Who killed Ting Fong Chan? Over 50 years later, Winnipeg police review case that led to wrongful convictions
CBC
More than five decades after a 40-year-old chef and father of two was killed near a downtown Winnipeg construction site, the three men wrongfully convicted in his murder have been exonerated — leaving a crucial question unanswered.
Who really killed Ting Fong Chan?
"To say the trail is cold … doesn't quite get to it," said James Lockyer, a lawyer and the director of Innocence Canada. That group helped exonerate Allan Woodhouse, Brian Anderson and Clarence Woodhouse in Chan's 1973 killing, and has filed a posthumous application for Russell Woodhouse's manslaughter conviction to also be reviewed.
The more time that has passed in a case like this, the colder that trail — and "I hate to say this, but probably the less enthusiasm to reopen the investigation," Lockyer said.
But does that make it impossible? Not quite.

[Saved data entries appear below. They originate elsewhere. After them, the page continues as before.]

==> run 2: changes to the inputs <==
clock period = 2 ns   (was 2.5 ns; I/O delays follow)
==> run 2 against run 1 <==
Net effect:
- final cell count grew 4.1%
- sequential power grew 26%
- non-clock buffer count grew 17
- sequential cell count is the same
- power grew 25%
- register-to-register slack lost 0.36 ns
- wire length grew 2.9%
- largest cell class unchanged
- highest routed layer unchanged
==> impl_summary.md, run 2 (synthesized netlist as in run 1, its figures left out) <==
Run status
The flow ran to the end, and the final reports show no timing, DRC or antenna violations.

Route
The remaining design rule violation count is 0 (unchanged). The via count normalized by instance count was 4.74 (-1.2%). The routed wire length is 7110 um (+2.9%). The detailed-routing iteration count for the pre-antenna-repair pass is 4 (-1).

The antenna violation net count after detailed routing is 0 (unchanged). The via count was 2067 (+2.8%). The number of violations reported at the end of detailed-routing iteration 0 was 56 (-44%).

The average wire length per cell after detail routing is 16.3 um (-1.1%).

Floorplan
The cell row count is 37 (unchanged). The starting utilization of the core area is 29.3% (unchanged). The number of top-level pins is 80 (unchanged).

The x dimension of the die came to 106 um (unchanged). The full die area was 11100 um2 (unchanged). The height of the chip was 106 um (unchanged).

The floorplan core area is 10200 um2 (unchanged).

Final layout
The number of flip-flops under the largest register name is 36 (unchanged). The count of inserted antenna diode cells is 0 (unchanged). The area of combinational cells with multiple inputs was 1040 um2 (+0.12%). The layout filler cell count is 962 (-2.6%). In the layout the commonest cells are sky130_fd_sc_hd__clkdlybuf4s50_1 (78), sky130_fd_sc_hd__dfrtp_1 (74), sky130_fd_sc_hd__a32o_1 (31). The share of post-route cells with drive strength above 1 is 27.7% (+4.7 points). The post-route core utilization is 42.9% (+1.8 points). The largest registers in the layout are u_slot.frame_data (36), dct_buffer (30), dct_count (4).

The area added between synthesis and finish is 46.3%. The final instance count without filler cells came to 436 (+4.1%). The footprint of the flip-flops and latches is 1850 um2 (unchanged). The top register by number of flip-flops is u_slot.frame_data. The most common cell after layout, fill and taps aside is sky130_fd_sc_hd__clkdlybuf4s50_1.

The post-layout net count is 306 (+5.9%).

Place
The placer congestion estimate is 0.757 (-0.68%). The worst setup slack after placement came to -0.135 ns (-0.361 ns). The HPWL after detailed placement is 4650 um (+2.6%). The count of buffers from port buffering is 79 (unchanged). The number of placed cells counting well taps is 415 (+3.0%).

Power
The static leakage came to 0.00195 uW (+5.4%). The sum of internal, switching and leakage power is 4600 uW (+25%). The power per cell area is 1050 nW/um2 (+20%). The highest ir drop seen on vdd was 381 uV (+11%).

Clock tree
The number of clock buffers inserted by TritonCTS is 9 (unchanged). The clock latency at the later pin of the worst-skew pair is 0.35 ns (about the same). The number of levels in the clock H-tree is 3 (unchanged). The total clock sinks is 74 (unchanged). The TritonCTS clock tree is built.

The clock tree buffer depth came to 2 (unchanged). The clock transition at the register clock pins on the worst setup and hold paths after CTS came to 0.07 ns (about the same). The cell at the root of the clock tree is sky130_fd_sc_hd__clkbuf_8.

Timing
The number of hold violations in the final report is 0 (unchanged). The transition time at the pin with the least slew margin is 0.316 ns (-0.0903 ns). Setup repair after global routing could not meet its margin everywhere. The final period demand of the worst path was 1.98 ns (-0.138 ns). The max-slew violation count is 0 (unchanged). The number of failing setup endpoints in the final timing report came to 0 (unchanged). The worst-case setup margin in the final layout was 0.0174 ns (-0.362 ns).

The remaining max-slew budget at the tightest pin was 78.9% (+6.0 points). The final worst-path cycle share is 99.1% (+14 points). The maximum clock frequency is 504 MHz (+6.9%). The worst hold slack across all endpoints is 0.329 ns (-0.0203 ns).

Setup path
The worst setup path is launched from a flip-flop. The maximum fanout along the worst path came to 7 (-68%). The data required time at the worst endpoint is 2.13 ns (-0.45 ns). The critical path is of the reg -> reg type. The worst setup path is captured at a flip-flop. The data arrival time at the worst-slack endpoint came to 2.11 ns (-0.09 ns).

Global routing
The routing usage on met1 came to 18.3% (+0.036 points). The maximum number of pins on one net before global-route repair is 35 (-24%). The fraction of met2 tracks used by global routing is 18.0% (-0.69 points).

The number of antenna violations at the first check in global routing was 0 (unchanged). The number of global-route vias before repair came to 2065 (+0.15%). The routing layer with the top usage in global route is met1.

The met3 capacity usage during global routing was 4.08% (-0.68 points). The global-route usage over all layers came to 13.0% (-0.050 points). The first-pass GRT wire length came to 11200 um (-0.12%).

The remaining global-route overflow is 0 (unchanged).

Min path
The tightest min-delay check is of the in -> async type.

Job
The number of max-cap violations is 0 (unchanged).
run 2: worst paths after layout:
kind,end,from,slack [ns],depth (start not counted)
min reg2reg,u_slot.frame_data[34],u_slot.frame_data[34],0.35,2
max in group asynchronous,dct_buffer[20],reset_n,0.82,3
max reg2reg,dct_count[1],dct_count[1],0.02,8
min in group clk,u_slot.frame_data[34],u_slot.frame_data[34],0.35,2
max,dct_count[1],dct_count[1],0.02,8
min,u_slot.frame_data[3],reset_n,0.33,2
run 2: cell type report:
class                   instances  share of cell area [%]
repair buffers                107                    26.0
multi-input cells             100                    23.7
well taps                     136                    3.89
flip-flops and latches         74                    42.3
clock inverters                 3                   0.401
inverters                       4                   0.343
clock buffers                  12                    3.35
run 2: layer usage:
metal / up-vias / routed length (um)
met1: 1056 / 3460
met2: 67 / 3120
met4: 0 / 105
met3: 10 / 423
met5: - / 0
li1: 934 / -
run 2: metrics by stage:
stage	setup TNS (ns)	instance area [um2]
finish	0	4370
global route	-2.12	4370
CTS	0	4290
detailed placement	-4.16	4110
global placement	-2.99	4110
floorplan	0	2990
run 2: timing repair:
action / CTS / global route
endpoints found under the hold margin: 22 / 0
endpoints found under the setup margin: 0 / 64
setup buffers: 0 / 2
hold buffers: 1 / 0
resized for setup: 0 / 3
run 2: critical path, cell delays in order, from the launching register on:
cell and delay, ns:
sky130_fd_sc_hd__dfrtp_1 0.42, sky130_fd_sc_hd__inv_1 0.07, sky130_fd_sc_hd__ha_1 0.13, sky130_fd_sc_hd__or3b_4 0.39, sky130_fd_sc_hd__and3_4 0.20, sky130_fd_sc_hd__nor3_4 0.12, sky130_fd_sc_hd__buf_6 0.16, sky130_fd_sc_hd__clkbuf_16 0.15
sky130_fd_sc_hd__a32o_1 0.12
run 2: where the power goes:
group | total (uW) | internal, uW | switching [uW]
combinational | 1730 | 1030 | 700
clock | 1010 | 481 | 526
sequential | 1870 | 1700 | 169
`src/rtl/rotate_controller_pkg.sv`:
```
// Shared definitions for piece rotation: geometry constants, block type codes,
// the rotation map and the rotate sequencer state encoding.
package rotate_controller_pkg;

  localparam int unsigned SIZE     = 16;
  localparam int unsigned FIELD_X0 = 240;
  localparam int unsigned FIELD_X1 = 400;
  localparam int unsigned FIELD_W  = 10;

  typedef enum logic [3:0] {
    SQUARE  = 4'd0,
    BAR_H   = 4'd1,
    BAR_V   = 4'd2,
    T_UP    = 4'd3,
    T_RIGHT = 4'd4,
    T_DOWN  = 4'd5,
    T_LEFT  = 4'd6,
    Z_HORIZ = 4'd7,
    Z_VERT  = 4'd8,
    S_HORIZ = 4'd9,
    S_VERT  = 4'd10
  } block_type_e;

  typedef enum logic [2:0] {
    ST_IDLE   = 3'd0,
    ST_PROBE  = 3'd1,
    ST_SAMPLE = 3'd2,
    ST_DONE   = 3'd3,
    ST_FAIL   = 3'd4
  } rot_state_e;

  // Returns {valid, rotated_type}; codes 11..15 are not pieces and come back invalid.
  function automatic logic [4:0] rotate_map(input logic [3:0] t);
    logic [4:0] r_s;
    case (t)
      4'd0:    r_s = {1'b1, 4'd0};
      4'd1:    r_s = {1'b1, 4'd2};
      4'd2:    r_s = {1'b1, 4'd1};
      4'd3:    r_s = {1'b1, 4'd4};
      4'd4:    r_s = {1'b1, 4'd5};
      4'd5:    r_s = {1'b1, 4'd6};
      4'd6:    r_s = {1'b1, 4'd3};
      4'd7:    r_s = {1'b1, 4'd8};
      4'd8:    r_s = {1'b1, 4'd7};
      4'd9:    r_s = {1'b1, 4'd10};
      4'd10:   r_s = {1'b1, 4'd9};
      default: r_s = {1'b0, 4'd0};
    endcase
    return r_s;
  endfunction

endpackage

```
`src/rtl/rotate_controller_next_type.sv`:
```
// Combinational lookup of the type a piece becomes after one clockwise rotation.
module rotate_next_type
  import rotate_controller_pkg::*;
(
  input  logic [3:0] cur_type,
  output logic [3:0] next_type,
  output logic       valid
);

  logic [4:0] map_s;

  // Decode the rotation map into type and validity.
  always_comb begin
    map_s     = rotate_map(cur_type);
    next_type = map_s[3:0];
    valid     = map_s[4];
  end

endmodule

```
`src/rtl/rotate_controller.sv`:
```
// Rotation sequencer: accepts a rotate request, presents the centre candidate and
// optional one-cell wall kicks to the shared collision checker, and commits the
// first candidate that does not collide.
module rotate_controller
  import rotate_controller_pkg::*;
#(
  parameter int unsigned SIZE     = rotate_controller_pkg::SIZE,
  parameter int unsigned FIELD_X0 = rotate_controller_pkg::FIELD_X0,
  parameter int unsigned FIELD_X1 = rotate_controller_pkg::FIELD_X1,
  parameter int unsigned FIELD_W  = rotate_controller_pkg::FIELD_W,
  parameter bit          KICK_EN  = 1'b1
) (
  input  logic       clk,
  input  logic       rst,
  input  logic       rot_req,
  input  logic       cancel,
  input  logic [3:0] cur_type,
  input  logic [9:0] cur_x,
  input  logic [9:0] cur_y,
  input  logic       chk_stop,
  output logic [3:0] chk_type,
  output logic [9:0] chk_x,
  output logic [9:0] chk_y,
  output logic [9:0] chk_grid,
  output logic       rot_busy,
  output logic       rot_done,
  output logic       rot_fail,
  output logic [3:0] new_type,
  output logic [9:0] new_x
);

  rot_state_e state_r, state_nxt_s;
  logic [1:0] attempt_r, attempt_nxt_s;
  logic [9:0] base_x_r, base_x_nxt_s;

  logic [3:0] chk_type_r, chk_type_nxt_s;
  logic [9:0] chk_x_r, chk_x_nxt_s;
  logic [9:0] chk_y_r, chk_y_nxt_s;
  logic [9:0] chk_grid_r, chk_grid_nxt_s;
  logic       rot_busy_r, rot_busy_nxt_s;
  logic       rot_done_r, rot_done_nxt_s;
  logic       rot_fail_r, rot_fail_nxt_s;
  logic [3:0] new_type_r, new_type_nxt_s;
  logic [9:0] new_x_r, new_x_nxt_s;

  logic [3:0] rot_type_s;
  logic       rot_valid_s;
  logic       left_ok_s, right_ok_s;
  logic [9:0] left_x_s, right_x_s;
  logic [9:0] grid_x_s, grid_y_s, grid_s;

  // Grid cell index of a candidate reference point; divisions by a power-of-two SIZE reduce to shifts.
  function automatic logic [9:0] grid_of(input logic [9:0] x, input logic [9:0] y);
    logic [9:0] row_s;
    logic [9:0] col_s;
    row_s = y / 10'(SIZE);
    col_s = (x - 10'(FIELD_X0)) / 10'(SIZE);
    return (row_s * 10'(FIELD_W)) + col_s;
  endfunction

  rotate_next_type u_next_type (
    .cur_type  (cur_type),
    .next_type (rot_type_s),
    .valid     (rot_valid_s)
  );

  // Kick legality is judged from the latched x so input changes mid-rotation are ignored.
  always_comb begin
    left_x_s   = base_x_r - 10'(SIZE);
    right_x_s  = base_x_r + 10'(SIZE);
    left_ok_s  = KICK_EN && ({1'b0, base_x_r} >= 11'(FIELD_X0 + SIZE));
    right_ok_s = KICK_EN && (({1'b0, base_x_r} + 11'(SIZE)) <= 11'(FIELD_X1 - SIZE));
    grid_s     = grid_of(grid_x_s, grid_y_s);
  end

  // Next-state and next-output decode; every register holds unless a transition updates it.
  always_comb begin
    state_nxt_s    = state_r;
    attempt_nxt_s  = attempt_r;
    base_x_nxt_s   = base_x_r;
    chk_type_nxt_s = chk_type_r;
    chk_x_nxt_s    = chk_x_r;
    chk_y_nxt_s    = chk_y_r;
    chk_grid_nxt_s = chk_grid_r;
    new_type_nxt_s = new_type_r;
    new_x_nxt_s    = new_x_r;
    rot_done_nxt_s = 1'b0;
    rot_fail_nxt_s = 1'b0;
    grid_x_s       = cur_x;
    grid_y_s       = cur_y;

    case (state_r)
      ST_IDLE: begin
        if (rot_req && !cancel) begin
          base_x_nxt_s  = cur_x;
          attempt_nxt_s = 2'd0;
          if (cur_type == SQUARE) begin
            state_nxt_s    = ST_DONE;
            rot_done_nxt_s = 1'b1;
            new_type_nxt_s = rot_type_s;
            new_x_nxt_s    = cur_x;
          end else if (!rot_valid_s) begin
            state_nxt_s    = ST_FAIL;
            rot_fail_nxt_s = 1'b1;
          end else begin
            state_nxt_s    = ST_PROBE;
            chk_type_nxt_s = rot_type_s;
            chk_x_nxt_s    = cur_x;
            chk_y_nxt_s    = cur_y;
            chk_grid_nxt_s = grid_s;
          end
        end else begin
          state_nxt_s = ST_IDLE;
        end
      end
      ST_PROBE: begin
        if (cancel) begin
          state_nxt_s = ST_IDLE;
        end else begin
          state_nxt_s = ST_SAMPLE;
        end
      end
      ST_SAMPLE: begin
        grid_y_s = chk_y_r;
        if ((attempt_r == 2'd0) && left_ok_s) begin
          grid_x_s = left_x_s;
        end else begin
          grid_x_s = right_x_s;
        end
        if (cancel) begin
          state_nxt_s = ST_IDLE;
        end else if (!chk_stop) begin
          state_nxt_s    = ST_DONE;
          rot_done_nxt_s = 1'b1;
          new_type_nxt_s = chk_type_r;
          new_x_nxt_s    = chk_x_r;
        end else if ((attempt_r == 2'd0) && left_ok_s) begin
          state_nxt_s    = ST_PROBE;
          attempt_nxt_s  = 2'd1;
          chk_x_nxt_s    = left_x_s;
          chk_grid_nxt_s = grid_s;
        end else if ((attempt_r != 2'd2) && right_ok_s) begin
          state_nxt_s    = ST_PROBE;
          attempt_nxt_s  = 2'd2;
          chk_x_nxt_s    = right_x_s;
          chk_grid_nxt_s = grid_s;
        end else begin
          state_nxt_s    = ST_FAIL;
          rot_fail_nxt_s = 1'b1;
        end
      end
      ST_DONE: state_nxt_s = ST_IDLE;
      ST_FAIL: state_nxt_s = ST_IDLE;
      default: state_nxt_s = ST_IDLE;
    endcase

    rot_busy_nxt_s = (state_nxt_s != ST_IDLE);
  end

  // State and output registers; reset clears everything and overrides all other inputs.
  always_ff @(posedge clk) begin
    if (rst) begin
      state_r    <= ST_IDLE;
      attempt_r  <= 2'd0;
      base_x_r   <= 10'd0;
      chk_type_r <= 4'd0;
      chk_x_r    <= 10'd0;
      chk_y_r    <= 10'd0;
      chk_grid_r <= 10'd0;
      rot_busy_r <= 1'b0;
      rot_done_r <= 1'b0;
      rot_fail_r <= 1'b0;
      new_type_r <= 4'd0;
      new_x_r    <= 10'd0;
    end else begin
      state_r    <= state_nxt_s;
      attempt_r  <= attempt_nxt_s;
      base_x_r   <= base_x_nxt_s;
      chk_type_r <= chk_type_nxt_s;
      chk_x_r    <= chk_x_nxt_s;
      chk_y_r    <= chk_y_nxt_s;
      chk_grid_r <= chk_grid_nxt_s;
      rot_busy_r <= rot_busy_nxt_s;
      rot_done_r <= rot_done_nxt_s;
      rot_fail_r <= rot_fail_nxt_s;
      new_type_r <= new_type_nxt_s;
      new_x_r    <= new_x_nxt_s;
    end
  end

  assign chk_type = chk_type_r;
  assign chk_x    = chk_x_r;
  assign chk_y    = chk_y_r;
  assign chk_grid = chk_grid_r;
  assign rot_busy = rot_busy_r;
  assign rot_done = rot_done_r;
  assign rot_fail = rot_fail_r;
  assign new_type = new_type_r;
  assign new_x    = new_x_r;

endmodule

```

In fact, the real killer has been identified in at least three other cases the organization has worked on — sometimes decades after the crime, like in the 1969 death of Saskatoon nurse Gail Miller, where DNA evidence helped exonerate David Milgaard nearly 30 years later.
DNA was also what helped identify the real culprit in the 1984 killing of nine-year-old Christine Jessop in Queensville, north of Toronto, decades after her next-door neighbour, Guy Paul Morin, was wrongfully convicted. DNA evidence also helped clear Greg Parsons, who was wrongfully convicted in the 1991 death of his mother, Catherine Carroll, in St. John's.

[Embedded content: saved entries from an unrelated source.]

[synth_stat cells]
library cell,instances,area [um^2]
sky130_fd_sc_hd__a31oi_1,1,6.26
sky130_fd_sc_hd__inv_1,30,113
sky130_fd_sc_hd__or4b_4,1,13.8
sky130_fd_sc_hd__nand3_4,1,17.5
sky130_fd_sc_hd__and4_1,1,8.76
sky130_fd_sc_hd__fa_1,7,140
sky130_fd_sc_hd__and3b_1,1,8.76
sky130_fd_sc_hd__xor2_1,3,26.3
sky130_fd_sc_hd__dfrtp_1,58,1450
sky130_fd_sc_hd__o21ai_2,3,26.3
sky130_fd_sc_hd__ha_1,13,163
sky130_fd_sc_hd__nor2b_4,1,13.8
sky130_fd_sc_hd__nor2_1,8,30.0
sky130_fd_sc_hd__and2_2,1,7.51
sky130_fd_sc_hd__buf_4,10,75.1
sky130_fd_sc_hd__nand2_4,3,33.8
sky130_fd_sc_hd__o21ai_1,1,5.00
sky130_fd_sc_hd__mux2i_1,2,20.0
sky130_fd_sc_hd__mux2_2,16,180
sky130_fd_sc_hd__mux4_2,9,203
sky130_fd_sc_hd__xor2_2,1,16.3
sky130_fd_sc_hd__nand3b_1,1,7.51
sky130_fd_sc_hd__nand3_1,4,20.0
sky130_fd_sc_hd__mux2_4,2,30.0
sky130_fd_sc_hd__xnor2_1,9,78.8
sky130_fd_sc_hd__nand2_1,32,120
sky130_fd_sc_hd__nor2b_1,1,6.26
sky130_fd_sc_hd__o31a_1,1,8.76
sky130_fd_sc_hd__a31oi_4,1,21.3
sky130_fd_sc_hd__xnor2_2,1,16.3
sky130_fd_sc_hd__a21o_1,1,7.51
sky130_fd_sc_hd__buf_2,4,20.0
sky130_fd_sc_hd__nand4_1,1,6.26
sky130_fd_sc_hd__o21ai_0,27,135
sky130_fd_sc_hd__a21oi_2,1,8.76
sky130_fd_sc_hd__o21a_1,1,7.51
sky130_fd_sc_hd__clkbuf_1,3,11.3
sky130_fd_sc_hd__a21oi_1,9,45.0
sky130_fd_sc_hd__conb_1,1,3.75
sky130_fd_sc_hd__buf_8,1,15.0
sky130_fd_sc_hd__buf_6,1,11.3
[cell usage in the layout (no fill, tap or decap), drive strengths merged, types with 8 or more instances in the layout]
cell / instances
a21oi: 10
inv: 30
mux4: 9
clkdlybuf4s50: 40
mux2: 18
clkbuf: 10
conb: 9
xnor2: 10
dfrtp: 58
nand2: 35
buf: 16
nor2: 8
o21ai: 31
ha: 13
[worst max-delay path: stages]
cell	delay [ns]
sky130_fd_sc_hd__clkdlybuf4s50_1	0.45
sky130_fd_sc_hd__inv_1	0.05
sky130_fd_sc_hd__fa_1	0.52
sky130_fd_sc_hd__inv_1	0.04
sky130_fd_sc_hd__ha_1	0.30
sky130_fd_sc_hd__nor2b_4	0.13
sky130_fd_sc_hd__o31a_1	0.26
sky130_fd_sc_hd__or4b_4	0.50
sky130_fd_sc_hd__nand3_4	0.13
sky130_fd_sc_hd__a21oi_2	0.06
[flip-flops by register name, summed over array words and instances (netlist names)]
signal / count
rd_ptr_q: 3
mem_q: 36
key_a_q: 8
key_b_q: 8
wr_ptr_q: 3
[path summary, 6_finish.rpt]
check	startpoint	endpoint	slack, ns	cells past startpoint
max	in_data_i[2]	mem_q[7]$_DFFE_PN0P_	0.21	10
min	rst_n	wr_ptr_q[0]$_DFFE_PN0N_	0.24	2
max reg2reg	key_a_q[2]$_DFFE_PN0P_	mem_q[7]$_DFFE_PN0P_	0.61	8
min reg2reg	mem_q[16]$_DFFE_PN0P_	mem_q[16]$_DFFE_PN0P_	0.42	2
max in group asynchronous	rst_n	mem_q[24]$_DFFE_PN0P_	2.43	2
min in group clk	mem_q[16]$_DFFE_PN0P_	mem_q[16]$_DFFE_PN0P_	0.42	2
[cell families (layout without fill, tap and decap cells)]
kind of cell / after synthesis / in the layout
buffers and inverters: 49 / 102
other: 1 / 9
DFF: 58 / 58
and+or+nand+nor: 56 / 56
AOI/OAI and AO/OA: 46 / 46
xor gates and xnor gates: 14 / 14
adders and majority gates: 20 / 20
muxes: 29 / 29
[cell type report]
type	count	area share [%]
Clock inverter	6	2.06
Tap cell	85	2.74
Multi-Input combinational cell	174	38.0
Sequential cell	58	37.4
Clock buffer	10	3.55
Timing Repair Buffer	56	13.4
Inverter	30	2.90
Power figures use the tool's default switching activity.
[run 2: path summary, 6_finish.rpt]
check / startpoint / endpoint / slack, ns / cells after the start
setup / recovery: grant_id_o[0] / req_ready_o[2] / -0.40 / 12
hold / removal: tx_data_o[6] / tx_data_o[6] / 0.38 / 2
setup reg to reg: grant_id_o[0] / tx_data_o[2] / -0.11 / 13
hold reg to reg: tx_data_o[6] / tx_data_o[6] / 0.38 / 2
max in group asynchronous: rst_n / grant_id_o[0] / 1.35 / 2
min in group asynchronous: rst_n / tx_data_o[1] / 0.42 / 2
`config.mk`:
```
export PLATFORM = sky130hd
export DESIGN_NAME = net_top
export DESIGN_NICKNAME = d
export VERILOG_FILES = /design/src/rtl/net_top.sv
export SDC_FILE = /design/constraint.sdc
export NUM_CORES = 2
export LEC_CHECK = 0
export CAP_MARGIN = 40
export CORE_MARGIN = 10
export CORE_UTILIZATION = 25
export CTS_BUF_LIST = sky130_fd_sc_hd__clkbuf_8 sky130_fd_sc_hd__clkbuf_16
export DETAILED_ROUTE_END_ITERATION = 10
export GPL_ROUTABILITY_DRIVEN = 0
export SYNTH_ARGS = -nofsm -noshare
export SYNTH_HDL_FRONTEND = slang
export SYNTH_SLANG_ARGS = --single-unit
```
`constraint.sdc`:
```
create_clock -name clk -period 2.5 [get_ports clk]
set_input_delay 0.375 -clock clk [delete_from_list [all_inputs] [get_ports clk]]
set_output_delay 0.375 -clock clk [all_outputs]
set_load 0.03 [all_outputs]
```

A Winnipeg Police Service spokesperson said in light of the recent exonerations in the Chan homicide, the service will conduct "a review of the initial investigation to determine next steps" in the case, which they described in an email as an "open investigation."
But in this case, one issue may be what evidence police still have.
Since the prosecution against the wrongfully convicted men relied on false confessions, Lockyer suspects there isn't anything — no murder weapon or other physical evidence — that could yield the DNA of whoever really killed Chan.
However, that doesn't mean they have nothing to work with. In reviewing parts of the case himself, Lockyer learned the police files identify other potential suspects who investigators at the time "discounted because they had decided who had done the crime," he said.
"Now, maybe they can sort of have a better look at the other suspects, and what evidence it was that led them to identify them as potential suspects back in 1973."
If a similar review of another Winnipeg wrongful conviction case is any indication, there could also be serious challenges ahead.
Andrew Mikolajewski is a retired Winnipeg detective who was tasked in 1999 with reviewing the investigation into the 1981 killing of 16-year-old Barbara Stoppel.